🤖 AI Summary
This work proposes an unsupervised method to extract physically interpretable latent variables from generative models, revealing the underlying mean-field structure in many-body systems. By reconstructing the joint probability distribution using a variational autoencoder (VAE) and introducing a mutual information–based capacity criterion, the study establishes—for the first time—a rigorous correspondence between the VAE latent space and finite-size mean-field theory. The approach accurately recovers full microscopic mean-field parameters in exactly solvable models, including the Hopfield pattern matrix in the Hopfield model, as well as parameters in the Curie-Weiss and Maier-Saupe models. When applied to neural population recordings from salamander retina, the method reproduces key collective statistical features using only two latent variables and successfully constructs a generalized Hopfield model that quantitatively captures the experimental data.
📝 Abstract
Generative models are increasingly used to capture correlations in many-body systems, but the representations they learn remain largely opaque to physical interpretation. Here, we establish an intuitive criterion that quantifies the capacity of a variational autoencoder (VAE) to faithfully reconstruct the joint probability distribution of a many body system. In a nutshell, a bound on the VAE capacity is obtained by comparing the rate of the latent channel to the bipartite mutual information of the data.

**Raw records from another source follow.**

`config.mk`:
```
export PLATFORM = sky130hd
export DESIGN_NAME = l1_l2_arbiter
export DESIGN_NICKNAME = d
export VERILOG_FILES = /design/src/rtl/l1_l2_arb_pkg.sv /design/src/rtl/l1_l2_arbiter_rr_arb2.sv /design/src/rtl/l1_l2_arbiter.sv
export SDC_FILE = /design/constraint.sdc
export NUM_CORES = 1
export LEC_CHECK = 0
export BUFFER_PORTS_ARGS = -buffer_cell sky130_fd_sc_hd__buf_4
export CORE_AREA = 2 2 445 447
export CTS_CLUSTER_SIZE = 16
export DETAILED_ROUTE_END_ITERATION = 7
export DIE_AREA = 0 0 447 449
export PLACE_DENSITY = 0.33
export REMOVE_ABC_BUFFERS = 1
export SYNTH_ARGS = -nofsm -noshare
export SYNTH_HDL_FRONTEND = slang
export SYNTH_HIERARCHICAL = 1
export SYNTH_SLANG_ARGS = --single-unit
```
`constraint.sdc`:
```
create_clock -name clk -period 3.3 [get_ports clk]
set_clock_uncertainty 0.1 [all_clocks]
set_input_delay 0.165 -clock clk [delete_from_list [all_inputs] [get_ports clk]]
set_output_delay 0.165 -clock clk [all_outputs]
set_load 0.02 [all_outputs]
```
`src/rtl/l1_l2_arb_pkg.sv`:
```
// Shared types and default widths for the L1I/L1D -> L2 request arbiter.
package l1_l2_arb_pkg;

  localparam int unsigned TAG_W_DEF   = 21;
  localparam int unsigned INDEX_W_DEF = 5;
  localparam int unsigned LINE_W_DEF  = 512;

  typedef enum logic [1:0] {
    IDLE    = 2'd0,
    BUSY    = 2'd1,
    RELEASE = 2'd2
  } arb_state_t;

  typedef enum logic {
    OWN_I = 1'b0,
    OWN_D = 1'b1
  } owner_t;

endpackage

```
`src/rtl/l1_l2_arbiter_rr_arb2.sv`:
```
// Two-way round-robin picker between L1I and L1D; a tie goes to whoever did not win last.
module rr_arb2
  import l1_l2_arb_pkg::*;
(
  input  logic reqI,
  input  logic reqD,
  input  logic last_owner,
  output logic gnt_valid,
  output logic gnt_owner
);

  always_comb begin
    gnt_valid = reqI | reqD;
    gnt_owner = OWN_I;
    if (reqI && reqD) begin
      gnt_owner = (last_owner == OWN_I) ? OWN_D : OWN_I;
    end else if (reqD) begin
      gnt_owner = OWN_D;
    end
  end

endmodule

```
`src/rtl/l1_l2_arbiter.sv`:
```
// Shares the single L1->L2 request channel between L1I and L1D: latches the granted
// transaction, holds it until L2 ready, routes ready back to the owner, and watches for hangs.
module l1_l2_arbiter
  import l1_l2_arb_pkg::*;
#(
  parameter int unsigned TAG_W   = TAG_W_DEF,
  parameter int unsigned INDEX_W = INDEX_W_DEF,
  parameter int unsigned LINE_W  = LINE_W_DEF,
  parameter int unsigned TIMEOUT = 1024
) (
  input  logic               clk,
  input  logic               rst,
  input  logic               read_L1I_L2,
  input  logic [TAG_W-1:0]   tag_L1I_L2,
  input  logic [INDEX_W-1:0] index_L1I_L2,
  input  logic               read_L1D_L2,
  input  logic [TAG_W-1:0]   tag_L1D_L2,
  input  logic [INDEX_W-1:0] index_L1D_L2,
  input  logic               write_L1D_L2,
  input  logic [TAG_W-1:0]   write_tag_L1D_L2,
  input  logic [INDEX_W-1:0] write_index_L1D_L2,
  input  logic [LINE_W-1:0]  write_data_L1_L2,
  input  logic               ready_L2_L1,
  output logic               read_L1_L2,
  output logic               write_L1_L2,
  output logic [TAG_W-1:0]   tag_L1_L2,
  output logic [INDEX_W-1:0] index_L1_L2,
  output logic [LINE_W-1:0]  write_data_L2,
  output logic               ready_L2_L1I,
  output logic               ready_L2_L1D,
  output logic               timeout_o
);

  localparam int unsigned CNT_W = (TIMEOUT > 2) ? $clog2(TIMEOUT) : 1;
  localparam logic [CNT_W-1:0] CNT_LAST = CNT_W'(TIMEOUT - 1);

  arb_state_t       state;
  owner_t           owner;
  owner_t           last_owner;
  logic [CNT_W-1:0] wd_count;
  logic             req_i;
  logic             req_d;
  logic             gnt_valid;
  logic             gnt_owner;

  assign req_i = read_L1I_L2;
  assign req_d = read_L1D_L2 | write_L1D_L2;

  rr_arb2 u_rr_arb2 (
    .reqI       (req_i),
    .reqD       (req_d),
    .last_owner (last_owner),
    .gnt_valid  (gnt_valid),
    .gnt_owner  (gnt_owner)
  );

  always_comb begin
    ready_L2_L1I = ready_L2_L1 && (state == BUSY) && (owner == OWN_I);
    ready_L2_L1D = ready_L2_L1 && (state == BUSY) && (owner == OWN_D);
  end

  always_ff @(posedge clk) begin
    if (rst) begin
      state         <= IDLE;
      owner         <= OWN_I;
      last_owner    <= OWN_I;
      wd_count      <= '0;
      read_L1_L2    <= 1'b0;
      write_L1_L2   <= 1'b0;
      tag_L1_L2     <= '0;
      index_L1_L2   <= '0;
      write_data_L2 <= '0;
      timeout_o     <= 1'b0;
    end else begin
      case (state)
        IDLE: begin
          if (gnt_valid) begin
            owner      <= owner_t'(gnt_owner);
            last_owner <= owner_t'(gnt_owner);
            wd_count   <= '0;
            state      <= BUSY;
            // A pending write-back always goes before L1D's own fill.
            if ((gnt_owner == OWN_D) && write_L1D_L2) begin
              write_L1_L2   <= 1'b1;
              read_L1_L2    <= 1'b0;
              tag_L1_L2     <= write_tag_L1D_L2;
              index_L1_L2   <= write_index_L1D_L2;
              write_data_L2 <= write_data_L1_L2;
            end else begin
              write_L1_L2 <= 1'b0;
              read_L1_L2  <= 1'b1;
              tag_L1_L2   <= (gnt_owner == OWN_D) ? tag_L1D_L2 : tag_L1I_L2;
              index_L1_L2 <= (gnt_owner == OWN_D) ? index_L1D_L2 : index_L1I_L2;
            end
          end
        end
        BUSY: begin
          if (ready_L2_L1) begin
            read_L1_L2  <= 1'b0;
            write_L1_L2 <= 1'b0;
            state       <= RELEASE;
          end else if (TIMEOUT != 0) begin
            // Counter parks at its limit; the flag is sticky so nothing is lost.
            if (wd_count == CNT_LAST) begin
              timeout_o <= 1'b1;
            end else begin
              wd_count <= wd_count + CNT_W'(1);
            end
          end
        end
        RELEASE: state <= IDLE;
        default: state <= IDLE;
      endcase
    end
  end

endmodule

```
======== Word level (Yosys, flattened, before mapping) ========
Index checks and enable logic that the tools add are counted.
storage, ports and cells
  flip-flop bits (word level) ............. 554
  output and inout bits ................... 543
  word-level logic and storage cells ...... 54
cells by class
  add/sub/neg operators ................... 1
  equal/unequal tests ..................... 6
  mux-type cells .......................... 21
  bitwise gates (word level) .............. 4
  reductions and logical operators ........ 13
operators by type and width
  cell                                                                    count
  21-bit two-way mux                                                      2
  10-bit two-way mux                                                      3
  10-bit case mux with 2 select lines                                     1
  10-bit by 1-bit adder with 10-bit output (second input constant)        1
  10-bit equality test (second input constant)                            1
  5-bit two-way mux                                                       2
  3-bit AND reduction                                                     3
  1-bit two-way mux                                                       8
  2-bit != test (second input constant)                                   4
  1-bit logical AND                                                       5
  2-bit two-way mux                                                       2
  1-bit case mux with 2 select lines                                      2
  2-bit case mux with 2 select lines                                      1
  2-bit AND reduction                                                     2
  4-bit AND reduction                                                     1
  2-bit by 1-bit equality test with 1-bit output (second input constant)  1
  2-bit logical NOT                                                       1
  1-bit inverter                                                          2
  1-bit bitwise OR                                                        2
  2-bit nonzero test                                                      1

======== Logic depth before layout (Yosys ltp) ========
Gate-level depths: netlist (run 1).
  depth after elaboration ................. 7
  mapped depth ............................ 11
  mapped depth without buffers ............ 6

======== Cells and area by module ========
The synthesis (run 1) kept the hierarchy.
modules (own cells, without submodules)
  module         times used  cells an instance  area an instance (µm²)
  l1_l2_arbiter  1           2488               19535.0
  rr_arb2        1           2                  13.8

======== Worst setup path before layout (run 1) ========
Ideal clock, no wire load.
  kind .................................... input-to-reg
  start point ............................. input write_L1D_L2
  end point ............................... register write_data_L2[451]
  library setup time ...................... 0.070 ns
  data arrival time ....................... 2.228 ns
  data required time ...................... 3.130 ns
  path slack .............................. 0.902 ns
  stages .................................. 11
  path buffers ............................ 5
  cell sequence ........................... buf_2 > buf_2 > or2_2 > or2_1 > nor3b_2 > nand3_1 > clkbuf_1 > buf_2 > buf_1 > nand2_1 > a21oi_1
RTL lines
  item                           RTL line                     RTL
  start, declared                l1_l2_arbiter.sv:19          input logic write_L1D_L2,
  1-bit bitwise OR               l1_l2_arbiter.sv:47          assign req_d = read_L1D_L2 | write_L1D_L2;
  via req_d                      l1_l2_arbiter.sv:42          logic req_d;
  1-bit bitwise OR               l1_l2_arbiter_rr_arb2.sv:13  gnt_valid = reqI | reqD;
  via gnt_valid                  l1_l2_arbiter.sv:43          logic gnt_valid;
  3-bit AND reduction (no line)  --
  end signal, assigned           l1_l2_arbiter.sv:88          write_data_L2 <= write_data_L1_L2;
  end, declared                  l1_l2_arbiter.sv:28          output logic [LINE_W-1:0] write_data_L2,
The timed path passes the listed nets, and every way through them passes these cells.
A chain may end at the register's enable or synchronous reset.

======== Worst setup path in the final report (run 1) ========
  start point ............................. register state[1]
  end point ............................... register write_data_L2[323]
between the ends
  cells in the longest elaborated chain, start to end .. 2
ends and longest elaborated chain
  item                           RTL line              RTL
  start, declared                l1_l2_arbiter.sv:37   arb_state_t state;
  start signal, assigned         l1_l2_arbiter.sv:64   state <= IDLE;
  start signal, assigned         l1_l2_arbiter.sv:81   state <= BUSY;
  start signal, assigned         l1_l2_arbiter.sv:101  state <= RELEASE;
  2-bit logical NOT              l1_l2_arbiter.sv:75   case (state)
  3-bit AND reduction (no line)  --
No other way between the ends.

==> flow_summary.json, run 1 <==
{
  "netlist_top_cells_area": "dfxtp_1 57%, nand2_1 20%, a21oi_1 14%, clkbuf_1 2.3%, buf_2 1.6%",
  "fin_crit_sh": 0.8781,
  "synth_top_area_share": 0.5673,
  "crit_arrival_ns": 3.44,
  "clock.fmax_ghz": 0.3451,
  "synthFlopType": "dfxtp_1",
  "die_height_um": 449,
  "p_clk_frac": 0.442,
  "synth_edf_count": 0,
  "area_growth_pct": 105.8,
  "p_leak_uw": 0.01676,
  "outcome": "complete, no violations",
  "postSynthCellCount": 2490,
  "crit_chain": "nor3b_2, and3_4, buf_12, buf_4, nand2_1, a21oi_1, dlygate4sd3_1",
  "required_ns": 3.84,
  "final_area_mm2": 0.04023,
  "root_buffer": "clkbuf_16",
  "drive_above_1_share": 0.3134,
  "nNetsFinal": 4789,
  "gr-usage-all-layers": 0.1325,
  "io_buffers": 1138,
  "num_io_pins": 1139,
  "gp_congestion": 0.8870,
  "hold_viol_final": 0,
  "timing.reg2reg.setup_slack_ns": 0.40,
  "power_frac_seq": 0.358,
  "start_util": 0.09964,
  "htreeDepth": 3,
  "dr.pass1.iters": 5,
  "async_flop_share": 0,
  "fill_cells": 22130,
  "powerDensity_mw_per_mm2": 511.8,
  "die_w_um": 447,
  "coreArea_mm2": 0.1962,
  "worstPathMaxFanout": 36,
  "drv_cap": 0,
  "hold_class": "in2reg",
  "setup_viol": 0,
  "cpPeakStageDelay_ns": 0.57,
  "cts_buffers": 79,
  "fin_total_pwr_uw": 20590,
  "clockBufferDepth": 3,
  "drt_iter0_markers": 1224,
  "clock-sinks": 554,
  "place_area_mm2": 0.03128,
  "synthesis.area_mm2": 0.01955,
  "synth_seq_cells": 554,
  "yosysMostFrequentCell": "nand2_1",
  "yosysSeqAreaShare": 0.5673,
  "synth_warnings": 6,
  "rsz0062_at_grt": "false",
  "timing.final.ws_setup_ns": 0.4022,
  "grt_max_degree": 112,
  "start_kind": "flop",
  "max-slew-margin-rel": 0.5063,
  "fp.dieArea_mm2": 0.2007,
  "slew_viol_final": 0,
  "period_minus_slack_ns": 2.898,
  "clkTransAtPathRegs_ns": 0.06,
  "totalWireLength_mm": 138.5,
  "slowest_stage": "dlygate4sd3_1",
  "cts_setup_buffers": 0,
  "drc": 0,
  "tightest_slew_ns": 0.7406,
  "cp-end-kind": "flop",
  "swShare": 0.3024,
  "cts_tree": "done",
  "synth_top_cell_by_area": "dfxtp_1",
  "place_worst_setup_slack_ns": 0.6446,
  "wl_per_cell_um": 20.05,
  "combinationalPowerShare": 0.201,
  "grt_pass1_vias": 24050,
  "syn_avg_cell_area_um2": 7.851,
  "switchingPower_uw": 6225,
  "crit_type": "reg2reg",
  "vias": 23480,
  "yosysUniqueCellTypes": 32,
  "clk_latency_ns": 0.71,
  "overflow": 0,
  "grt_first_pass_wirelength_mm": 188.1,
  "peakVddDrop_uv": 358.0,
  "dp_hpwl_mm": 108.4,
  "num_rows": 163,
  "antenna_found_initial": 25,
  "synth_commonest_cells": "1035 x nand2_1, 554 x dfxtp_1, 547 x a21oi_1",
  "drtAntennaViolNets": 0,
  "avgViaCountPerCell": 3.399,
  "p_int_uw": 14360,
  "cts_resized": 0
}
sequential cells by signal, indices dropped and copies added, names as in the netlist, 2 cells and up:
signal         flops
state              2
index_L1_L2        5
tag_L1_L2         21
write_data_L2    512
wd_count          10
path summary, 6_finish.rpt:
kind                            depth (start not counted)               from                  to
worst max register to register                          7           state[1]  write_data_L2[323]
worst min-delay path                                    3                rst  write_data_L2[450]
worst min register to register                          2  write_data_L2[16]   write_data_L2[16]
worst max-delay path                                    7           state[1]  write_data_L2[323]
power groups by stage:
stage               Clock, uW  Sequential, uW  Combinational (uW)
CTS                      9500            7370                4220
finish                   9090            7370                4130
floorplan                   0            7960                1090
global placement            0            7500                3500
detailed placement          0            7510                3490
global route             9740            7420                4460
area by class of cell:
| class | count | area [um^2] | area share |
|---|---|---|---|
| sequential | 554 | 11090 | 0.2757 |
| clock buffer | 115 | 2303 | 0.05726 |
| timing repair buffer | 1817 | 15410 | 0.3831 |
| multi-input combinational | 1740 | 7674 | 0.1908 |
| antenna | 14 | 35.03 | 0.0008709 |
| tap | 2640 | 3303 | 0.08211 |
| clock inverter | 28 | 412.9 | 0.01026 |
cell usage in the layout (no fill, tap or decap), types with 3 or more instances in the layout:
cell | Yosys | layout
nor2_1 | 56 | 56
a311oi_1 | 4 | 4
dlygate4sd3_1 | 0 | 619
buf_12 | 0 | 17
nand3_1 | 11 | 10
a31oi_1 | 3 | 3
dfxtp_1 | 554 | 554
clkbuf_16 | 0 | 80
buf_4 | 0 | 1180
clkinv_4 | 0 | 4
o21ai_0 | 3 | 3
a21oi_1 | 547 | 547
diode_2 | 0 | 14
mux2i_1 | 26 | 26
clkbuf_1 | 120 | 18
clkbuf_8 | 0 | 17
bufinv_16 | 0 | 6
clkinv_2 | 0 | 10
nand2_1 | 1035 | 1035
a211oi_1 | 27 | 27
per-layer routing:
metal / track usage / part of all wire / vias up
li1: - / - / 11530
met1: 0.1450 / 0.39 / 11070
met2: 0.2287 / 0.49 / 706
met3: 0.05606 / 0.094 / 169
met4: 0.04334 / 0.025 / 2
met5: 0 / 0.000051 / -
critical path, delay by kind of cell (launching register included):
kind            cells  cell delay [ns]
buf+inv             3             1.15
simple gates        3             1.02
flops               1             0.33
compound gates      1             0.12
cells by family (layout without fill, tap and decap cells):
group	count (synthesis)	count (layout)	synth area share
mux	26	26	0.01331
fa+ha+maj	1	1	0.0006399
buf+inv	196	1960	0.04160
simple gates	1121	1121	0.2191
other cells	0	14	0
compound gates	592	592	0.1580
flops	554	554	0.5673
timing repair:
action | 4_1_cts | 5_1_grt
hold buffers | 619 | 0
endpoints found under the hold margin | 547 | 0
endpoints found under the setup margin | 0 | 0
per-stage QoR:
step	util	instances	hold WS [ns]	setup TNS [ns]
after floorplan	-	2294	0.1341	-5484.05
after global placement	0.1594	6132	0.3117	0
after detailed placement	0.1594	6132	0.3197	0
after CTS	0.2049	6894	0.009690	0
after global routing	0.2050	6905	0.06846	0
final	0.2050	6908	0.09747	0
Note: power is estimated with default switching activity, not from simulation.
==> run 2, diff against run 1 <==
Settings changed: CORE_AREA 2 2 445 447 to 2 2 450 452, DIE_AREA 0 0 447 449 to 0 0 452 454, PLACE_DENSITY 0.33 to 0.34.
Clock period 3.3 ns to 2.6 ns, I/O delays scaled along.
==> flow_summary.json, run 2 (same netlist as run 1, synthesis figures left out) <==
{
  "r2r_start": "state[0]",
  "drive_above_1_share": 0.3125,
  "drv_cap": 0,
  "period_minus_slack_ns": 2.470,
  "grt_pass1_vias": 24340,
  "die_w_um": 452,
  "crit-reg2reg-capture": "write_data_L2[290]",
  "finalNonFillerCells": 7048,
  "timing.reg2reg.setup_slack_ns": 0.13,
  "io_buffers": 1138,
  "outcome": "complete, no violations",
  "crit_type": "reg2reg",
  "powerDensity_mw_per_mm2": 625.6,
  "clk_latency_ns": 0.66,
  "fp.dieArea_mm2": 0.2052,
  "final_cell_mix": "1201 x buf_4, 1035 x nand2_1, 692 x dlygate4sd3_1",
  "cp-end-kind": "flop",
  "clock-sinks": 554,
  "crit_arrival_ns": 2.93,
  "dp_hpwl_mm": 104.0,
  "gr-usage-all-layers": 0.1231,
  "start_kind": "flop",
  "drc": 0,
  "fill_cells": 22610,
  "slowest_stage": "dlygate4sd3_1",
  "start_util": 0.09732,
  "cp_top_family": "buffers and inverters",
  "cpPeakStageDelay_ns": 0.58,
  "coreArea_mm2": 0.2009,
  "reg_top3": "write_data_L2: 512 flops, tag_L1_L2: 21 flops, wd_count: 10 flops",
  "drtAntennaViolNets": 0,
  "peakVddDrop_uv": 405.1,
  "gp_congestion": 0.8512,
  "crit_chain": "nor3b_4, buf_4, nand3_4, buf_12, buf_12, nand2_1, a21oi_1, dlygate4sd3_1",
  "num_io_pins": 1139,
  "hold_viol_final": 0,
  "cpMostUsedCell": "buf_12",
  "p_leak_uw": 0.01739,
  "vias": 24170,
  "max_flop_register": "write_data_L2",
  "drt_iter0_markers": 1286,
  "final_common_cell": "buf_4",
  "cp-startpoint": "state[0]",
  "clockBufferDepth": 3,
  "grt_first_pass_wirelength_mm": 180.9,
  "totalWireLength_mm": 133.3,
  "setup_viol": 0,
  "worstPathMaxFanout": 37,
  "htreeDepth": 3,
  "r2r_cells": 8,
  "wl_per_cell_um": 18.91,
  "nNetsFinal": 4896,
  "clock.fmax_ghz": 0.4049,
  "cp-endpoint": "write_data_L2[290]",
  "tightest_slew_ns": 0.6550,
  "crit_cells": 8,
  "max-slew-margin-rel": 0.5509,
  "root_buffer": "clkbuf_16",
  "rsz0062_at_grt": "false",
  "slew_viol_final": 0,
  "path_buf_inv": 4,
  "overflow": 0,
  "hold_class": "in2reg",
  "dpl.cell_count": 6195,
  "antenna_found_initial": 44,
  "die_height_um": 454,
  "fin_crit_sh": 0.9499,
  "cts_buffers": 79,
  "avgViaCountPerCell": 3.430,
  "num_rows": 165,
  "largest_register_ffs": 512,
  "dr.pass1.iters": 5,
  "grt_max_degree": 64,
  "cts_tree": "done",
  "final_util": 0.2057,
  "required_ns": 3.06,
  "area_growth_pct": 111.3,
  "clkTransAtPathRegs_ns": 0.07
}
[run 2: layout make-up]
type	instances	area [um^2]	share of cell area
tap	2672	3343	0.08092
sequential	554	11090	0.2685
clock buffer	119	2330	0.05639
timing repair buffer	1924	16550	0.4006
multi-input combinational	1740	7680	0.1859
clock inverter	24	282.8	0.006845
antenna	15	37.54	0.0009086
[run 2: power breakdown]
| group | switching [uW] | leakage, uW | internal (uW) | total, uW |
|---|---|---|---|---|
| Sequential | 353 | 0.00452 | 9030 | 9380 |
| Clock | 4560 | 0.00127 | 6520 | 11100 |
| Combinational | 2820 | 0.0116 | 2570 | 5380 |
| Total | 7730 | 0.0174 | 18100 | 25800 |
[run 2: worst min path at each step]
stage | start | endpoint | slack, ns | depth (start not counted)
after global placement | write_data_L1_L2[355] | write_data_L2[355] | 0.28 | 3
after floorplan | rst | last_owner | 0.1 | 1
final | write_data_L1_L2[392] | write_data_L2[392] | 0.15 | 4
after global routing | write_data_L1_L2[387] | write_data_L2[387] | 0.06 | 4
after CTS | write_data_L1_L2[358] | write_data_L2[358] | 0.03 | 4
after detailed placement | write_data_L1_L2[237] | write_data_L2[237] | 0.29 | 3
[run 2: routing by layer]
metal	GRT usage	up-vias	part of all wire	routed length, um
met4	0.04374	4	0.033	4344
met5	0	-	0.00016	21
met3	0.04396	180	0.081	10730
met2	0.1980	819	0.47	62460
met1	0.1506	11430	0.42	55740
li1	-	11740	-	-
[run 2: what timing repair did]
item                                    CTS  global route
buffers inserted                          0             3
resized for setup                         0             2
endpoints found under the setup margin    0            89
hold buffers                            692             0
hold endpoints to repair                546             0
[run 2: stage by stage]
stage / power [uW] / setup WS (ns) / TNS, ns / area, um^2 / hold slack (ns)
after floorplan: 11490 / -11.54 / -5853.59 / 18740 / 0.09907
after global placement: 14000 / 0.2338 / 0 / 31700 / 0.2760
after detailed placement: 14000 / 0.1896 / 0 / 31700 / 0.2850
after CTS: 26440 / 0.01466 / 0 / 41240 / 0.03048
after global routing: 27140 / 0.003176 / 0 / 41300 / 0.06385
final: 25850 / 0.1302 / 0 / 41310 / 0.1473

Using this bound, we show that the conditionally independent decoder of any successful VAE is structurally identical to a finite-size mean-field factorization. Hence, a successful reconstruction is direct evidence for a latent mean-field theory and the microscopic parameters of that theory can be read off the trained decoder. We validate these conclusions on a hierarchy of solvable models with scalar (Curie-Weiss), vector (Hopfield) and tensor (Maier-Saupe) order parameters, recovering the full Hopfield pattern matrix from equilibrium samples alone. We find that, when applied to Salamander retinal recordings, a two-latent VAE reproduces the population statistics with only two effective collective variables allowing us to recover the `stored patterns' of the neural population and write a generalized Hopfield model which correctly models the experimental data.